In a statement, Microsoft said: “When we upgrade or update products we aren’t absolved from the need to comply with existing or future lawful demands.” The company reiterated its argument that it provides customer data “only in response to government demands and we only ever comply with orders for requests about specific accounts or identifiers”.
In June, the Guardian revealed that the NSA claimed to have “direct access” through the Prism program to the systems of many major internet companies, including Microsoft, Skype, Apple, Google, Facebook and Yahoo.
Blanket orders from the secret surveillance court allow these communications to be collected without an individual warrant if the NSA operative has a 51% belief that the target is not a US citizen and is not on US soil at the time. Targeting US citizens does require an individual warrant, but the NSA is able to collect Americans’ communications without a warrant if the target is a foreign national located overseas.
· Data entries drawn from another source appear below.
==> src/rtl/mdu_sequencer.sv <==
// Iterative RV32M multiply/divide unit: 32-step shift-add multiply and restoring
// divide on operand magnitudes, with fast-path divide-by-zero and overflow results.
module mdu_sequencer #(
    parameter int XLEN = 32
) (
    input  logic            clk,
    input  logic            reset,
    input  logic            start,
    input  logic [2:0]      funct3,
    input  logic [XLEN-1:0] rs1_data,
    input  logic [XLEN-1:0] rs2_data,
    input  logic            flush,
    output logic            stall,
    output logic            busy,
    output logic            result_valid,
    output logic [XLEN-1:0] result
);

    typedef enum logic [1:0] {
        S_IDLE,
        S_BUSY,
        S_DONE
    } state_t;

    localparam logic [XLEN-1:0] INT_MIN = {1'b1, {(XLEN-1){1'b0}}};
    localparam logic [XLEN-1:0] ALL_ONE = {XLEN{1'b1}};

    state_t            state;
    state_t            state_nxt;
    logic [4:0]        cnt;
    logic              accept;

    // Operation context captured at accept; the datapath itself is not reset.
    logic [2:0]        op_r;
    logic              neg_r;
    logic [XLEN-1:0]   opb_r;
    logic [2*XLEN-1:0] acc_r;

    logic              in_div;
    logic              in_rem;
    logic              in_a_signed;
    logic              in_b_signed;
    logic              a_neg;
    logic              b_neg;
    logic              in_neg;
    logic [XLEN-1:0]   a_mag;
    logic [XLEN-1:0]   b_mag;
    logic              div_zero;
    logic              div_ovf;
    logic              special;
    logic [XLEN-1:0]   special_res;

    logic [XLEN:0]     mul_sum;
    logic [2*XLEN-1:0] mul_nxt;
    logic [XLEN:0]     div_shift;
    logic              div_ge;
    logic [XLEN-1:0]   div_sub;
    logic [2*XLEN-1:0] div_nxt;
    logic [2*XLEN-1:0] acc_step;

    function automatic logic [XLEN-1:0] magnitude(input logic [XLEN-1:0] v, input logic neg);
        return neg ? (~v + 1'b1) : v;
    endfunction

    // Applies the recorded sign and selects the architectural result half.
    function automatic logic [XLEN-1:0] finalize(input logic [2:0] op, input logic neg,
                                                 input logic [2*XLEN-1:0] acc);
        logic [2*XLEN-1:0] prod;
        logic [XLEN-1:0]   quo;
        logic [XLEN-1:0]   rem;
        prod = neg ? (~acc + 1'b1) : acc;
        quo  = magnitude(acc[XLEN-1:0], neg);
        rem  = magnitude(acc[2*XLEN-1:XLEN], neg);
        case (op)
            3'b000:                 return prod[XLEN-1:0];
            3'b001, 3'b010, 3'b011: return prod[2*XLEN-1:XLEN];
            3'b100, 3'b101:         return quo;
            default:                return rem;
        endcase
    endfunction

    // Decode of the incoming request, used only on the accepting edge.
    always_comb begin
        in_div      = funct3[2];
        in_rem      = funct3[2] & funct3[1];
        in_a_signed = in_div ? ~funct3[0] : (funct3[1:0] != 2'b11);
        in_b_signed = in_div ? ~funct3[0] : ~funct3[1];
        a_neg       = in_a_signed & rs1_data[XLEN-1];
        b_neg       = in_b_signed & rs2_data[XLEN-1];
        in_neg      = in_rem ? a_neg : (a_neg ^ b_neg);
        a_mag       = magnitude(rs1_data, a_neg);
        b_mag       = magnitude(rs2_data, b_neg);
        div_zero    = in_div & (rs2_data == '0);
        div_ovf     = in_div & ~funct3[0] & (rs1_data == INT_MIN) & (rs2_data == ALL_ONE);
        special     = div_zero | div_ovf;
        if (div_zero) begin
            special_res = in_rem ? rs1_data : ALL_ONE;
        end else begin
            special_res = in_rem ? '0 : INT_MIN;
        end
    end

    // One iteration: multiply keeps {high partial, remaining multiplier bits},
    // divide keeps {partial remainder, dividend/quotient bits}.
    always_comb begin
        mul_sum   = {1'b0, acc_r[2*XLEN-1:XLEN]} + (acc_r[0] ? {1'b0, opb_r} : '0);
        mul_nxt   = {mul_sum, acc_r[XLEN-1:1]};
        div_shift = {acc_r[2*XLEN-1:XLEN], acc_r[XLEN-1]};
        div_ge    = div_shift >= {1'b0, opb_r};
        div_sub   = div_shift[XLEN-1:0] - opb_r;
        if (div_ge) begin
            div_nxt = {div_sub, acc_r[XLEN-2:0], 1'b1};
        end else begin
            div_nxt = {div_shift[XLEN-1:0], acc_r[XLEN-2:0], 1'b0};
        end
        acc_step  = op_r[2] ? div_nxt : mul_nxt;
    end

    assign accept = start & ~flush & ((state == S_IDLE) | (state == S_DONE));

    always_comb begin
        state_nxt    = state;
        stall        = 1'b0;
        busy         = 1'b0;
        result_valid = 1'b0;
        case (state)
            S_IDLE: begin
                stall = start;
                if (accept) state_nxt = special ? S_DONE : S_BUSY;
            end
            S_BUSY: begin
                stall = 1'b1;
                busy  = 1'b1;
                if (cnt == 5'd31) state_nxt = S_DONE;
            end
            S_DONE: begin
                stall        = start;
                result_valid = 1'b1;
                if (accept) begin
                    state_nxt = special ? S_DONE : S_BUSY;
                end else begin
                    state_nxt = S_IDLE;
                end
            end
            default: state_nxt = S_IDLE;
        endcase
        if (flush) state_nxt = S_IDLE;
    end

    always_ff @(posedge clk or posedge reset) begin
        if (reset) begin
            state  <= S_IDLE;
            cnt    <= '0;
            result <= '0;
        end else begin
            state <= state_nxt;
            if (accept) begin
                cnt <= '0;
            end else if ((state == S_BUSY) && (cnt != 5'd31)) begin
                cnt <= cnt + 5'd1;
            end
            if (accept && special) begin
                result <= special_res;
            end else if (!flush && (state == S_BUSY) && (cnt == 5'd31)) begin
                result <= finalize(op_r, neg_r, acc_step);
            end
        end
    end

    always_ff @(posedge clk) begin
        if (accept) begin
            op_r  <= funct3;
            neg_r <= in_neg;
            opb_r <= in_div ? b_mag : a_mag;
            acc_r <= {{XLEN{1'b0}}, (in_div ? a_mag : b_mag)};
        end else if (state == S_BUSY) begin
            acc_r <= acc_step;
        end
    end

endmodule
Since Prism’s existence became public, Microsoft and the other companies listed on the NSA documents as providers have denied all knowledge of the program and insisted that the intelligence agencies do not have back doors into their systems.
Microsoft’s latest marketing campaign, launched in April, emphasizes its commitment to privacy with the slogan: “Your privacy is our priority.”
Similarly, Skype’s privacy policy states: “Skype is committed to respecting your privacy and the confidentiality of your personal data, traffic data and communications content.”
But internal NSA newsletters, marked top secret, suggest the co-operation between the intelligence community and the companies is deep and ongoing.
The latest documents come from the NSA’s Special Source Operations (SSO) division, described by Snowden as the “crown jewel” of the agency. It is responsible for all programs aimed at US communications systems through corporate partnerships such as Prism.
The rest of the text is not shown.